United States District Court, S.D. Texas, Houston Division

January 16, 2020

FMC TECHNOLOGIES, INC., Plaintiff,
v.
ONESUBSEA IP UK LIMITED, et al., Defendants.

          MEMORANDUM AND ORDER

          NANCY F. ATLAS SENIOR UNITED STATES DISTRICT JUDGE

         This patent infringement case is before the Court on the Renewed Motion for Reconsideration of the Court's Order Granting Summary Judgment of Invalidity (“Motion”) [Doc. # 147] filed by OneSubsea IP UK Limited and OneSubsea LLC (collectively, “OneSubsea”), to which FMC Technologies, Inc. (“FMC”) filed a Response [Doc. # 148], and OneSubsea filed a Reply [Doc. # 153]. The Court has carefully reviewed the record and the applicable legal authorities. Based on that review, the Court denies the Motion.

         I. BACKGROUND

         OneSubsea IP UK Limited is the owner of United States Patent No. 9, 945, 202 (“the '202 Patent”). The patent application was filed March 27, 2017, and the '202 Patent was granted April 17, 2018.

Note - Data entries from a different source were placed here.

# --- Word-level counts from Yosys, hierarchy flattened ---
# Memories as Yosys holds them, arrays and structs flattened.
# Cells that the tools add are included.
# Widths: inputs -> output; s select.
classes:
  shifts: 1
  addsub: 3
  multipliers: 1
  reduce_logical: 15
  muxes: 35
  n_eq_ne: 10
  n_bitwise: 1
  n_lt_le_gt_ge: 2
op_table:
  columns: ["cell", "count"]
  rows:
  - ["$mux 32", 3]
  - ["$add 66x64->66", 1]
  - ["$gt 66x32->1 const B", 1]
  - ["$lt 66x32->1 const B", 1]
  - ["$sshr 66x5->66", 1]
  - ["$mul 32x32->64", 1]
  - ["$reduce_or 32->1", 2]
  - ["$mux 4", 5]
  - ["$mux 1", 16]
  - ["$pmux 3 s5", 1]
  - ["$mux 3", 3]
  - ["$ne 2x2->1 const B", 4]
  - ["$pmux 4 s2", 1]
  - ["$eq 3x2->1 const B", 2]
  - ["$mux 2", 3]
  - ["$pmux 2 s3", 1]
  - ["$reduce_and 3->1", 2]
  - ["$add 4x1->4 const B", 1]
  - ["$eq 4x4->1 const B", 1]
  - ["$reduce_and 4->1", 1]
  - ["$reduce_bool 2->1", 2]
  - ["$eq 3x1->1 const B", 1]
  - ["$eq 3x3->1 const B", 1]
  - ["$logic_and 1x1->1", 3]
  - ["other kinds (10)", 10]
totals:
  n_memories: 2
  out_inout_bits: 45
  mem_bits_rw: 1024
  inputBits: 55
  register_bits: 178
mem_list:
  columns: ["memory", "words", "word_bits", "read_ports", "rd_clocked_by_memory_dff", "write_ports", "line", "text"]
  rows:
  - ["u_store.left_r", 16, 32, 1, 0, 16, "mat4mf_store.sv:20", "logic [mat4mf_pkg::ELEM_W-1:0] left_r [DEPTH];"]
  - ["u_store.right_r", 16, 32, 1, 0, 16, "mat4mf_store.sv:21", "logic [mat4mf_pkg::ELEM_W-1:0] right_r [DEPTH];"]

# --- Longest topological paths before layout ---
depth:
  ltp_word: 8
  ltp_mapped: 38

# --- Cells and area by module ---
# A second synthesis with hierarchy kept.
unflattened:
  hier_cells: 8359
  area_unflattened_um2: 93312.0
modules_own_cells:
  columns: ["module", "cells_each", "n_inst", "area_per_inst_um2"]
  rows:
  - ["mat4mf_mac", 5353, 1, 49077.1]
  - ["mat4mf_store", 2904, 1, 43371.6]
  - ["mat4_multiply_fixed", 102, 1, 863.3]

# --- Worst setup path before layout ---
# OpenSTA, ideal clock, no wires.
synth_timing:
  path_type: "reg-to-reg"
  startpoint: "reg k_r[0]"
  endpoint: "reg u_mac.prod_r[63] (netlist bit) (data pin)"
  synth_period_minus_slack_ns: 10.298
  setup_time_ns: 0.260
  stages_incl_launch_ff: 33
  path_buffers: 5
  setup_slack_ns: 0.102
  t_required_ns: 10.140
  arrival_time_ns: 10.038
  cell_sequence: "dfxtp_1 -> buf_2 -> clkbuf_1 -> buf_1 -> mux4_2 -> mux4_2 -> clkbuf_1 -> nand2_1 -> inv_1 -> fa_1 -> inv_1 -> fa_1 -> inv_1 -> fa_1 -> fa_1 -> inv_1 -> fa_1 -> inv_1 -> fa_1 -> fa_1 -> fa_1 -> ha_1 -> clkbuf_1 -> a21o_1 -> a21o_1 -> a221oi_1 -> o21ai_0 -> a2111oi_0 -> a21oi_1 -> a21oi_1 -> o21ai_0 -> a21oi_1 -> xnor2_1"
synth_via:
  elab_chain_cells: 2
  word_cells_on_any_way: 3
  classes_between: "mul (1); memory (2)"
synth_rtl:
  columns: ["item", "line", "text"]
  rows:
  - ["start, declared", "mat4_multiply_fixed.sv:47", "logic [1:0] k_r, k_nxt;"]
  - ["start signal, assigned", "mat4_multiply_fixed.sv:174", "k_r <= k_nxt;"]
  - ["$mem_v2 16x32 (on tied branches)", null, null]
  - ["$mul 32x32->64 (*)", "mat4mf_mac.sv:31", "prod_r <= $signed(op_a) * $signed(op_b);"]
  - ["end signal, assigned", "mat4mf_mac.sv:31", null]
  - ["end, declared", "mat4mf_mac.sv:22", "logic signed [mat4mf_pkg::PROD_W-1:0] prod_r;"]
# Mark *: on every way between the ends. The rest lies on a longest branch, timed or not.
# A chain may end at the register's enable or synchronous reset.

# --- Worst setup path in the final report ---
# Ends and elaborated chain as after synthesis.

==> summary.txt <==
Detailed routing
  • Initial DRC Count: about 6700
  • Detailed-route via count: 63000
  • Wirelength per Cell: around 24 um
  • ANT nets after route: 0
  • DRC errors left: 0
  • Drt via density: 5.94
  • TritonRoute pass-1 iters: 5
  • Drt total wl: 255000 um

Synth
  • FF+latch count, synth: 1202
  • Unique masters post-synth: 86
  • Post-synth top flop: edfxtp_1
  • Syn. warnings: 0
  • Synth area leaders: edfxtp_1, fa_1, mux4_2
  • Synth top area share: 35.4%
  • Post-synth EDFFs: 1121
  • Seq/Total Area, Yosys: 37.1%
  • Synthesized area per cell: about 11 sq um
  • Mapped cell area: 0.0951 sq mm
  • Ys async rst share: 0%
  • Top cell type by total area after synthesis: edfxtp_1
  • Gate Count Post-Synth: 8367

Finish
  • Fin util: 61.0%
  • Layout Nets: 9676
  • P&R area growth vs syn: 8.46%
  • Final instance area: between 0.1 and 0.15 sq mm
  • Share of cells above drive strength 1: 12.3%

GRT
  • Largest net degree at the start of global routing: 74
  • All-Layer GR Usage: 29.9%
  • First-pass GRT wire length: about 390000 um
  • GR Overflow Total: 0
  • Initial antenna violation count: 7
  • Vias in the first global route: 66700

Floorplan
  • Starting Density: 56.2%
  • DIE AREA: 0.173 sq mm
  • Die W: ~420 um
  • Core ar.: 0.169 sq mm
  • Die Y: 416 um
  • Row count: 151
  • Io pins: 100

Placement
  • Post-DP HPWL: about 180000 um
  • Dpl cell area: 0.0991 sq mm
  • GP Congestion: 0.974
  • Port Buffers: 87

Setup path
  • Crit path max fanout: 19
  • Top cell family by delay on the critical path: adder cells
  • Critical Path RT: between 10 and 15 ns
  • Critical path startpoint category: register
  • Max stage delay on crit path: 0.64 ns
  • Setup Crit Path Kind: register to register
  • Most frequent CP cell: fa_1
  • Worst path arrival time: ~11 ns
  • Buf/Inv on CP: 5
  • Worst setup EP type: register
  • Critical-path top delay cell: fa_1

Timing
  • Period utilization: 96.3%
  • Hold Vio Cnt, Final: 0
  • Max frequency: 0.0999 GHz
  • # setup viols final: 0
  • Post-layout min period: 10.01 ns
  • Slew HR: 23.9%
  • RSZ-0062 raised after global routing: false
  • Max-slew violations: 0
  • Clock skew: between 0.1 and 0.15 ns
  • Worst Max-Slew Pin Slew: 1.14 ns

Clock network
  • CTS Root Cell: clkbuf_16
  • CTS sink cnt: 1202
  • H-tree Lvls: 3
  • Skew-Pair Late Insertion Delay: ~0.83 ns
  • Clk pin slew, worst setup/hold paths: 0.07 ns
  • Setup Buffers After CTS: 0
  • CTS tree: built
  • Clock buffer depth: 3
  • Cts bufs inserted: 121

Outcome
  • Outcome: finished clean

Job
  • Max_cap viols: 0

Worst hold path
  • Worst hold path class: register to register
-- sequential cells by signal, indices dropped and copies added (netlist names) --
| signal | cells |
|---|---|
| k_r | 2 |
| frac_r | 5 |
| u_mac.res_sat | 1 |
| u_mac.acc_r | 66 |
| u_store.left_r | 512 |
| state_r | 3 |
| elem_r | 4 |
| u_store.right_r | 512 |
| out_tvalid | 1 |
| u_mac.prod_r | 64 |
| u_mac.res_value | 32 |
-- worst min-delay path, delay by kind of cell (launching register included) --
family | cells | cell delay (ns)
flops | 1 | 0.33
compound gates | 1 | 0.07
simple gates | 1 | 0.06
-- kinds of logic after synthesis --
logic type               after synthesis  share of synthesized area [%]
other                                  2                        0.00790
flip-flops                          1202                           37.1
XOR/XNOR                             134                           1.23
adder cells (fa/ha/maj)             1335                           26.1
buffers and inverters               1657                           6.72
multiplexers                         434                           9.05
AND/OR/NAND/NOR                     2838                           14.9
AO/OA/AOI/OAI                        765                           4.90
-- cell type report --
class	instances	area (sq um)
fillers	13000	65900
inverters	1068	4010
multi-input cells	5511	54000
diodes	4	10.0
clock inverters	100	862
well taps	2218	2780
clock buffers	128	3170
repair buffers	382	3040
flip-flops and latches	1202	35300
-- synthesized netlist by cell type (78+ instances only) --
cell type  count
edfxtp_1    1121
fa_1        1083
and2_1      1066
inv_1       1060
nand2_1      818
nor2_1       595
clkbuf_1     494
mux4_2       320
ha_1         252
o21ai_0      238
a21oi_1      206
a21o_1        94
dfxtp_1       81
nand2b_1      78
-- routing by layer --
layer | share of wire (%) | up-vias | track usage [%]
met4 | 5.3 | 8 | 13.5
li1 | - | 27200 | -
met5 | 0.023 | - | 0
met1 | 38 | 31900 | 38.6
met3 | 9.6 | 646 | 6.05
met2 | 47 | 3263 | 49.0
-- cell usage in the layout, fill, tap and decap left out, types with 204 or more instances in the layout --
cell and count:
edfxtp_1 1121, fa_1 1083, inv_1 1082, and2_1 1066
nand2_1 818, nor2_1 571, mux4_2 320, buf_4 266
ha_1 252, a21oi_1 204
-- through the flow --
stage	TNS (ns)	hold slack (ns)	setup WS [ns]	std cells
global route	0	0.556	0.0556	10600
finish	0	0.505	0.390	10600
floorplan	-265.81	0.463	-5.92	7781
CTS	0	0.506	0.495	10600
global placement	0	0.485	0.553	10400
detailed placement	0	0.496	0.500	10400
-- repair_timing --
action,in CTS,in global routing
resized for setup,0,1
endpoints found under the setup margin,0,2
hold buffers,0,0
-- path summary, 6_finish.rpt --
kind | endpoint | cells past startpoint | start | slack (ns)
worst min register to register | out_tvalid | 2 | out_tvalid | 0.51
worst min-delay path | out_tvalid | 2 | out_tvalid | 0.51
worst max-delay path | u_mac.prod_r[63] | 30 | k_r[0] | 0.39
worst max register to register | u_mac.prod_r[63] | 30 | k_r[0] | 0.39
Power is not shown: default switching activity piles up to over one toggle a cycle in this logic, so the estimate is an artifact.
**src/multi_channel_blink_timer_defines.svh**
```systemverilog
// Assertion macros for the multi-channel blink timer.
// No dependencies; included by modules that carry assertions.
`ifndef MULTI_CHANNEL_BLINK_TIMER_DEFINES_SVH
`define MULTI_CHANNEL_BLINK_TIMER_DEFINES_SVH

`ifndef SYNTHESIS

// Property must hold at every clock edge outside reset.
`define MCBT_ASSERT(label, clk, rst, prop) \
   label: assert property (@(posedge clk) disable iff (rst) prop) \
      else $error("assertion failed");

// Expression must never be true outside reset.
`define MCBT_NEVER(label, clk, rst, expr) \
   label: assert property (@(posedge clk) disable iff (rst) !(expr)) \
      else $error("forbidden condition seen");

`else

`define MCBT_ASSERT(label, clk, rst, prop)
`define MCBT_NEVER(label, clk, rst, expr)

`endif

`endif

```
**src/mcbt_pkg.sv**
```systemverilog
// Package for the multi-channel blink timer: command codes, field widths
// and default channel count. No dependencies.
package mcbt_pkg;

   localparam int DEFAULT_NUM_CHANNELS = 4;

   localparam int CMD_W     = 2;   // command field
   localparam int CHAN_W    = 2;   // channel field
   localparam int TICK_W    = 16;  // on, off and repeat fields
   localparam int MASK_W    = 4;   // mute, led and active masks

   // req_tdata: channel, on_ticks, off_ticks, repeat_count, padded to bytes
   localparam int REQ_FIELD_W = CHAN_W + 3 * TICK_W;
   localparam int REQ_DATA_W  = ((REQ_FIELD_W + 7) / 8) * 8;
   localparam int RSP_DATA_W  = ((2 * MASK_W + 7) / 8) * 8;

   typedef enum logic [CMD_W-1:0] {
      CMD_TICK  = 2'd0,
      CMD_START = 2'd1,
      CMD_STOP  = 2'd2
   } command_type;

   typedef logic [TICK_W-1:0] tick_type;

endpackage

```
**src/multi_channel_blink_timer.sv**
```systemverilog
// Multi-channel blink timer top level: per-channel on/off pattern state,
// command decode and a two-word result buffer. Uses mcbt_pkg and the defines header.
//
//   channel | dir | handshake              | payload
//   --------+-----+------------------------+-----------------------------------------
//   req     | in  | req_tvalid/req_tready  | tuser: command; tdata: chan, on, off, rep
//   rsp     | out | rsp_tvalid/rsp_tready  | tdata: led_on_mask, active_mask
//   csr     | in  | csr_valid/csr_ready    | csr_data: mute_mask
//
// One word per cycle while req_tready is high; all channels update in the accept cycle.
// The result is captured on accept and, unless rsp stalls, offered the next cycle.
// A word accepted while rsp is stalled parks in the skid entry; req_tready is low
// while that entry is held and rises the cycle after it moves to the output.
// Synchronous active-high reset clears all channel state, mute mask and buffers.
// csr_ready is always high; writes take effect on the next word.
`include "multi_channel_blink_timer_defines.svh"

module multi_channel_blink_timer #(
   parameter int NUM_CHANNELS = mcbt_pkg::DEFAULT_NUM_CHANNELS
) (
   input  logic                           clock,
   input  logic                           reset,
   // request words
   input  logic                           req_tvalid,
   output logic                           req_tready,
   input  logic [mcbt_pkg::CMD_W-1:0]     req_tuser,   // [1:0] command
   input  logic [mcbt_pkg::REQ_DATA_W-1:0] req_tdata,  // [1:0] channel, [17:2] on_ticks,
                                                       // [33:18] off_ticks,
                                                       // [49:34] repeat_count, rest zero
   // result words
   output logic                           rsp_tvalid,
   input  logic                           rsp_tready,
   output logic [mcbt_pkg::RSP_DATA_W-1:0] rsp_tdata,  // [3:0] led_on_mask,
                                                       // [7:4] active_mask
   // mute mask register
   input  logic                           csr_valid,
   output logic                           csr_ready,
   input  logic [mcbt_pkg::MASK_W-1:0]    csr_data     // [3:0] mute_mask
);
   import mcbt_pkg::*;

   localparam int NC     = NUM_CHANNELS;
   localparam int OUT_N  = (NC < MASK_W) ? NC : MASK_W;  // channels visible in masks
   localparam int MUTE_N = (NC < MASK_W) ? NC : MASK_W;  // channels that can be muted

   // ---------------------------------------------------------------------
   // Request field unpack
   // ---------------------------------------------------------------------
   command_type         cmd;
   logic [CHAN_W-1:0]   req_channel;
   tick_type            req_on;
   tick_type            req_off;
   tick_type            req_rep;

   assign cmd         = command_type'(req_tuser);
   assign req_channel = req_tdata[CHAN_W-1:0];
   assign req_on      = req_tdata[CHAN_W +: TICK_W];
   assign req_off     = req_tdata[CHAN_W + TICK_W +: TICK_W];
   assign req_rep     = req_tdata[CHAN_W + 2*TICK_W +: TICK_W];

   // ---------------------------------------------------------------------
   // Channel state
   // ---------------------------------------------------------------------
   tick_type   on_len_ff   [NC];
   tick_type   off_len_ff  [NC];
   tick_type   rep_tgt_ff  [NC];
   tick_type   phase_ff    [NC];
   tick_type   periods_ff  [NC];
   logic [NC-1:0] off_phase_ff;
   logic [NC-1:0] running_ff;
   logic [NC-1:0] lamp_ff;

   tick_type   on_len_in   [NC];
   tick_type   off_len_in  [NC];
   tick_type   rep_tgt_in  [NC];
   tick_type   phase_in    [NC];
   tick_type   periods_in  [NC];
   logic [NC-1:0] off_phase_in;
   logic [NC-1:0] running_in;
   logic [NC-1:0] lamp_in;

   logic [MASK_W-1:0] mute_ff;

   logic [NC-1:0]     muted;
   logic [NC-1:0]     on_zero;    // channel has zero on time loaded
   logic              req_fire;
   logic [RSP_DATA_W-1:0] result;

   assign req_fire  = req_tvalid & req_tready;
   assign csr_ready = 1'b1;

   // mute applies to the low channels only
   always_comb begin
      muted = '0;
      for (int c = 0; c < MUTE_N; c++) begin
         muted[c] = mute_ff[c];
      end
   end

   always_comb begin
      for (int c = 0; c < NC; c++) begin
         on_zero[c] = (on_len_ff[c] == '0);
      end
   end

   // Per-channel next state; channels are independent
   always_comb begin
      for (int c = 0; c < NC; c++) begin
         tick_type ph_inc;
         tick_type pd_inc;
         logic     hit;

         ph_inc = phase_ff[c] + tick_type'(1);
         pd_inc = periods_ff[c] + tick_type'(1);
         hit    = (int'(req_channel) == c);

         on_len_in[c]    = on_len_ff[c];
         off_len_in[c]   = off_len_ff[c];
         rep_tgt_in[c]   = rep_tgt_ff[c];
         phase_in[c]     = phase_ff[c];
         periods_in[c]   = periods_ff[c];
         off_phase_in[c] = off_phase_ff[c];
         running_in[c]   = running_ff[c];
         lamp_in[c]      = lamp_ff[c];

         unique case (cmd)
            CMD_TICK: begin
               if (running_ff[c] && off_len_ff[c] != '0 && !muted[c]) begin
                  phase_in[c] = ph_inc;
                  if (!off_phase_ff[c]) begin
                     // on phase done -> go dark
                     if (ph_inc >= on_len_ff[c]) begin
                        lamp_in[c]      = 1'b0;
                        phase_in[c]     = '0;
                        off_phase_in[c] = 1'b1;
                     end
                  end else if (ph_inc >= off_len_ff[c]) begin
                     if (rep_tgt_ff[c] != '0 && pd_inc >= rep_tgt_ff[c]) begin
                        // last period: end with LED off, phase count kept
                        periods_in[c] = pd_inc;
                        running_in[c] = 1'b0;
                        off_len_in[c] = '0;
                     end else begin
                        if (rep_tgt_ff[c] != '0) begin
                           periods_in[c] = pd_inc;
                        end
                        phase_in[c]     = '0;
                        off_phase_in[c] = 1'b0;
                        lamp_in[c]      = 1'b1;
                     end
                  end
               end
            end
            CMD_START: begin
               if (hit && req_on != '0 && !muted[c]) begin
                  on_len_in[c]    = req_on;
                  off_len_in[c]   = req_off;
                  rep_tgt_in[c]   = req_rep;
                  phase_in[c]     = '0;
                  periods_in[c]   = '0;
                  off_phase_in[c] = 1'b0;
                  running_in[c]   = 1'b1;
                  lamp_in[c]      = 1'b1;
               end
            end
            CMD_STOP: begin
               if (hit) begin
                  running_in[c] = 1'b0;
                  // steady-on or endless pattern: force dark
                  if (off_len_ff[c] == '0 || rep_tgt_ff[c] == '0) begin
                     lamp_in[c] = 1'b0;
                  end
               end
            end
            default: begin
               // unused command code: state untouched
            end
         endcase
      end
   end

   // result word from the post-update state
   always_comb begin
      result = '0;
      for (int c = 0; c < OUT_N; c++) begin
         result[c]          = lamp_in[c];
         result[MASK_W + c] = running_in[c];
      end
   end

   always_ff @(posedge clock) begin
      if (reset) begin
         for (int c = 0; c < NC; c++) begin
            on_len_ff[c]  <= '0;
            off_len_ff[c] <= '0;
            rep_tgt_ff[c] <= '0;
            phase_ff[c]   <= '0;
            periods_ff[c] <= '0;
         end
         off_phase_ff <= '0;
         running_ff   <= '0;
         lamp_ff      <= '0;
      end else if (req_fire) begin
         for (int c = 0; c < NC; c++) begin
            on_len_ff[c]  <= on_len_in[c];
            off_len_ff[c] <= off_len_in[c];
            rep_tgt_ff[c] <= rep_tgt_in[c];
            phase_ff[c]   <= phase_in[c];
            periods_ff[c] <= periods_in[c];
         end
         off_phase_ff <= off_phase_in;
         running_ff   <= running_in;
         lamp_ff      <= lamp_in;
      end
   end

   always_ff @(posedge clock) begin
      if (reset) begin
         mute_ff <= '0;
      end else if (csr_valid && csr_ready) begin
         mute_ff <= csr_data;
      end
   end

   // ---------------------------------------------------------------------
   // Result register with one skid entry
   // ---------------------------------------------------------------------
   logic                  out_valid_ff;
   logic [RSP_DATA_W-1:0] out_data_ff;
   logic                  skid_valid_ff;
   logic [RSP_DATA_W-1:0] skid_data_ff;

   assign req_tready = ~skid_valid_ff;
   assign rsp_tvalid = out_valid_ff;
   assign rsp_tdata  = out_data_ff;

   always_ff @(posedge clock) begin
      if (reset) begin
         out_valid_ff  <= 1'b0;
         skid_valid_ff <= 1'b0;
      end else if (out_valid_ff && !rsp_tready) begin
         // output stalled: park a new word in the skid entry
         if (req_fire) begin
            skid_valid_ff <= 1'b1;
         end
      end else if (skid_valid_ff) begin
         out_valid_ff  <= 1'b1;
         skid_valid_ff <= 1'b0;
      end else begin
         out_valid_ff <= req_fire;
      end
   end

   always_ff @(posedge clock) begin
      if (out_valid_ff && !rsp_tready) begin
         if (req_fire) begin
            skid_data_ff <= result;
         end
      end else if (skid_valid_ff) begin
         out_data_ff <= skid_data_ff;
      end else if (req_fire) begin
         out_data_ff <= result;
      end
   end

   // ---------------------------------------------------------------------
   // Assertions
   // ---------------------------------------------------------------------
   `MCBT_ASSERT(a_skid_behind_out, clock, reset, skid_valid_ff |-> out_valid_ff)
   `MCBT_ASSERT(a_stall_parks_word, clock, reset, (req_fire && rsp_tvalid && !rsp_tready) |=> skid_valid_ff)
   `MCBT_NEVER(a_dark_in_off_phase, clock, reset, |(running_ff & off_phase_ff & lamp_ff))
   `MCBT_NEVER(a_running_has_on_time, clock, reset, |(running_ff & on_zero))

endmodule
```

         FMC manufactures and sells versions of a vertical subsea well completion system that are designed to withstand higher pressures and temperatures found in more extreme and deeper water environments. The product is referred to as a High-Pressure High-Temperature Enhanced Vertical Deepwater Tree (“HPHT EVDT”). There is a version rated for up to 15, 000 pounds per square inch of pressure (“15ksi”) and up to 400 degrees Fahrenheit (the “15k/400F HPHT EVDT”). There is another version rated for up to 20, 000 pounds per square inch of pressure (“20ksi”) and up to 350 degrees Fahrenheit (the “20k/350F HPHT EVDT”). The two versions of the HPHT EVDT were developed together and are materially identical. FMC has presented evidence that the 15k/400F HPHT EVDT was completed before the 20k/350F version because it was needed for a Shell Offshore, Inc. (“Shell”) project.

         OneSubsea alleged that FMC infringed the claims of the '202 Patent through the HPHT EVDT system rated for 20ksi. See Amended Counterclaims [Doc. # 87], ¶ 17. OneSubsea alleged also that its claims were not limited to 20ksi systems. See id., ¶ 18.

         FMC filed a Motion for Summary Judgment of Invalidity. FMC argued that if OneSubsea's assertion that the 20k/350F HPHT EVDT is infringing were accepted as true, then the sale to Shell of the FMC 15k/400F HPHT EVDTs constituted a prior sale that invalidated the '202 Patent under the “on-sale bar” in 35 U.S.C. § 102(a)(1).[1]By Memorandum and Order [Doc. # 135] entered September 24, 2019, the Court granted FMC's Motion for Summary Judgment of Invalidity. The Court held that FMC had presented evidence that, before the March 2017 application date for the '202 Patent, FMC “had developed CAD designs that were sufficient in nature to allow its engineers to manufacture the device and sufficient to entice Shell to purchase 10 of the 15k/400F HPHT EVDTs.” Id. at 17-18. The Court stated also that although FMC had “the burden of proving that the EVDTs sold to Shell met all the limitations of the claims in the '202 Patent, that burden is satisfied by OneSubsea's allegation in paragraph 17 of its Amended Counterclaims [Doc. # 87] that the materially identical accused device (the 20k/350F HPHT EVDT) infringes the '202 Patent.” Id. at 14 n.9.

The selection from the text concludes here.